Fuentes del ámbito parlamentario confirmaron que el interbloque Unidos no contará con la presencia este jueves de Juan Schiaretti, Alejandra Torres e Ignacio García Aresca. Aunque se había mencionado que el exgobernador había viajado a Chile, su entorno desmintió esa versión, pero reiteró que no estará en la sesión.
Schiaretti asumió como diputado la semana pasada, justo cuando la Cámara Baja aprobó el régimen penal juvenil. Por su parte, Alejandra Torres tenía programada su visita a España antes de que se anunciara la posibilidad de una sesión extraordinaria esta semana. Un colega de Torres comentó que ella se encuentra en el país europeo dando cursos para una ONG, lo que la exime de la responsabilidad de asistir a la sesión en medio de la intensa agenda que el gobierno impuso para presentar la reforma laboral como un logro el 1 de marzo.
A pesar de que el gobierno logró avanzar con el dictamen, persisten interrogantes respecto al fondo de indemnizaciones. El caso de García Aresca es diferente; hasta el cierre de esta nota, no se sabía si su ausencia se debía a un compromiso previo o si, en realidad, había faltado por indicaciones de Llaryora.
Las ausencias de estos tres diputados podrían resultar cruciales para que los libertarios logren proteger los artículos del FAL, un plan de Toto Caputo que busca inyectar recursos al Tesoro, lo que pone en riesgo el sistema previsional. Se estima que, con esta reforma, los empresarios retirarían 3000 millones de dólares de Anses, que hasta ahora se destinaban a aportes patronales, para ser invertidos en fondos de inversión bajo la supervisión de la CNV.

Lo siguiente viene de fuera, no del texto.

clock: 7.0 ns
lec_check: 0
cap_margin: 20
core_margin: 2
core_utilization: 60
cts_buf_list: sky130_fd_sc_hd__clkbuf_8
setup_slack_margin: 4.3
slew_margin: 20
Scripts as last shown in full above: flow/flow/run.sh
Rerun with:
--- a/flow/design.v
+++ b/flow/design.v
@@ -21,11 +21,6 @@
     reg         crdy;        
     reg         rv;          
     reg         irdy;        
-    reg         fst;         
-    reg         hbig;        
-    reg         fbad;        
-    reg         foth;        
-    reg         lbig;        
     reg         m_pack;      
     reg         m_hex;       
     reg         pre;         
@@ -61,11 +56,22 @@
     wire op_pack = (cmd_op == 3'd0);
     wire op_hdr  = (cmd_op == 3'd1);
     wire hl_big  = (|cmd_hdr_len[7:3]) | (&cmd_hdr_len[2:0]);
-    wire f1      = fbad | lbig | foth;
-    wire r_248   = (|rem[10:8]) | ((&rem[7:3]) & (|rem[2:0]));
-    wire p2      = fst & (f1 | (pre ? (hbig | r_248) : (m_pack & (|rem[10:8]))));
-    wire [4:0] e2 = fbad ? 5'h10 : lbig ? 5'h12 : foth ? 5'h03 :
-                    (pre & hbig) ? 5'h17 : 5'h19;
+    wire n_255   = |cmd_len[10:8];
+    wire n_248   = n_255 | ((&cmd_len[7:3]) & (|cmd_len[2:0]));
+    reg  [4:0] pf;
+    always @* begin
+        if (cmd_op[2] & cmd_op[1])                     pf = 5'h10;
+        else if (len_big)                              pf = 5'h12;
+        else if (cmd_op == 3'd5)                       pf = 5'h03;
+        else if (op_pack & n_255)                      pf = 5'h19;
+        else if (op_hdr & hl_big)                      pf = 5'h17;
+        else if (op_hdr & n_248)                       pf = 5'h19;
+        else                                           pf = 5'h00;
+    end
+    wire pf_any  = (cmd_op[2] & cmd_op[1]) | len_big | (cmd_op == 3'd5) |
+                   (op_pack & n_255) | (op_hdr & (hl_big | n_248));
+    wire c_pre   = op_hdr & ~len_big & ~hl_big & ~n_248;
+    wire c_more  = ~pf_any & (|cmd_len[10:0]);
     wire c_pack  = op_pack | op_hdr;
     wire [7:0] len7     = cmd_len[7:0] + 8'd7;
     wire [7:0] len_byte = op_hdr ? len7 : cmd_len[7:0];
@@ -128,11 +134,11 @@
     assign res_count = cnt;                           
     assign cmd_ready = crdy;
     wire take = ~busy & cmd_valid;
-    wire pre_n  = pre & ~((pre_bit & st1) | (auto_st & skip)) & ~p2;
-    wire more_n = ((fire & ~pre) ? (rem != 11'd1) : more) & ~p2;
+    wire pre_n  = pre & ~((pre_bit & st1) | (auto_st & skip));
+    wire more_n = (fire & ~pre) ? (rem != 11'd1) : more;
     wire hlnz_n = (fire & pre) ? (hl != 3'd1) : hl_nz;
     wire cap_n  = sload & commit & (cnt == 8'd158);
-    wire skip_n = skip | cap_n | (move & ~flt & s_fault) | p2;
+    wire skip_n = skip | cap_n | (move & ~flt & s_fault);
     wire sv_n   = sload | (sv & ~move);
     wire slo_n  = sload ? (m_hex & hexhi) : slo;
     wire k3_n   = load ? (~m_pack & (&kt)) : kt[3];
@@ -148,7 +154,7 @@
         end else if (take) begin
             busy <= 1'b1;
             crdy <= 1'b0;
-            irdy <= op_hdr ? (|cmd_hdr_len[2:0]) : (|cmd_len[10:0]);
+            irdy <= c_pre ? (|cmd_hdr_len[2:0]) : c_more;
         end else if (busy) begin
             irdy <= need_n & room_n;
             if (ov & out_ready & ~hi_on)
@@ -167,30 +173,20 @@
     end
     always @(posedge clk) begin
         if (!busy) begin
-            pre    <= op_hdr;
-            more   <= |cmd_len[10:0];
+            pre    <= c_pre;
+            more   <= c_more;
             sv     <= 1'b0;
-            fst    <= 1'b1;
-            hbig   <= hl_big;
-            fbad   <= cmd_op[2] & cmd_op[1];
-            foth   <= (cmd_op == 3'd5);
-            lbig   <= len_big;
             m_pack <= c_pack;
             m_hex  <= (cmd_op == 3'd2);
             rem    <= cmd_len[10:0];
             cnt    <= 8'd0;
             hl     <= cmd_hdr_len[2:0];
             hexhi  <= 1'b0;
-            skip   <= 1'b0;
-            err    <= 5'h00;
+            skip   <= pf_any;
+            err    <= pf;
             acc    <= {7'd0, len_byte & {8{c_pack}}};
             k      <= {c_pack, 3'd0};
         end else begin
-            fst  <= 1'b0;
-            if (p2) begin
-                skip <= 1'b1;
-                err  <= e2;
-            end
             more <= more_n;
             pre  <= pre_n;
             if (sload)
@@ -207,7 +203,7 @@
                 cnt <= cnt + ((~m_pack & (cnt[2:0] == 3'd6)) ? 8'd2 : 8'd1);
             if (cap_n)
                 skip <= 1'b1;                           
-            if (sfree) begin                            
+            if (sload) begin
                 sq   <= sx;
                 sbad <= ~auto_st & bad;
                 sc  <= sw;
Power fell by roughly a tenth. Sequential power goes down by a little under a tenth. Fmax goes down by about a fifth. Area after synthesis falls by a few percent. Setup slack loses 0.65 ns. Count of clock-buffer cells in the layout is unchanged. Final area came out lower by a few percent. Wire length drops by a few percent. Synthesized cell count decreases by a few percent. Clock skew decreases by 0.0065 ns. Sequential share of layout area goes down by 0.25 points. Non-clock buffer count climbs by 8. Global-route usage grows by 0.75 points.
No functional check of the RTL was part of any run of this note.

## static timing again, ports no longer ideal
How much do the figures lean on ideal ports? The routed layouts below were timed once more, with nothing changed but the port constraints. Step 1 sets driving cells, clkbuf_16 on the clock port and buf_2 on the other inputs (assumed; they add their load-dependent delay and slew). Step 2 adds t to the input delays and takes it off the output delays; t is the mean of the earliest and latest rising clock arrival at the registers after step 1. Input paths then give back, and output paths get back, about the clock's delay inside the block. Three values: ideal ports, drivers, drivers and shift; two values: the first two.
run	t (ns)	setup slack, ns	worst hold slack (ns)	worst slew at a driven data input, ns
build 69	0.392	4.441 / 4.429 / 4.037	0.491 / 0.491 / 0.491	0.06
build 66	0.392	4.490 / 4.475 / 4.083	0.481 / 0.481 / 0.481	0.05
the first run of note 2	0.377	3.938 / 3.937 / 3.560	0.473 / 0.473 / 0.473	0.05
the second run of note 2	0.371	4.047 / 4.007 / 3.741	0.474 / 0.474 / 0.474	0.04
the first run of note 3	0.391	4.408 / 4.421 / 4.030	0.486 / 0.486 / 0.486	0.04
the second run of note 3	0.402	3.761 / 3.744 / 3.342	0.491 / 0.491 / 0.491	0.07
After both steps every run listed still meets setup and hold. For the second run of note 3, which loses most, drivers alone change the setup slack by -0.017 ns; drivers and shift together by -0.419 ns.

Hasta la noche del miércoles, se preveía que el FAL enfrentaría el rechazo de sectores como el peronismo, la izquierda, el pichettismo, los lilitos y Provincias Unidas, lo que los acercaría a los 129 votos necesarios para frenar la reforma. Sin embargo, la esperanza de la oposición se desvanecía al conocerse la colaboración de Llaryora con el gobierno.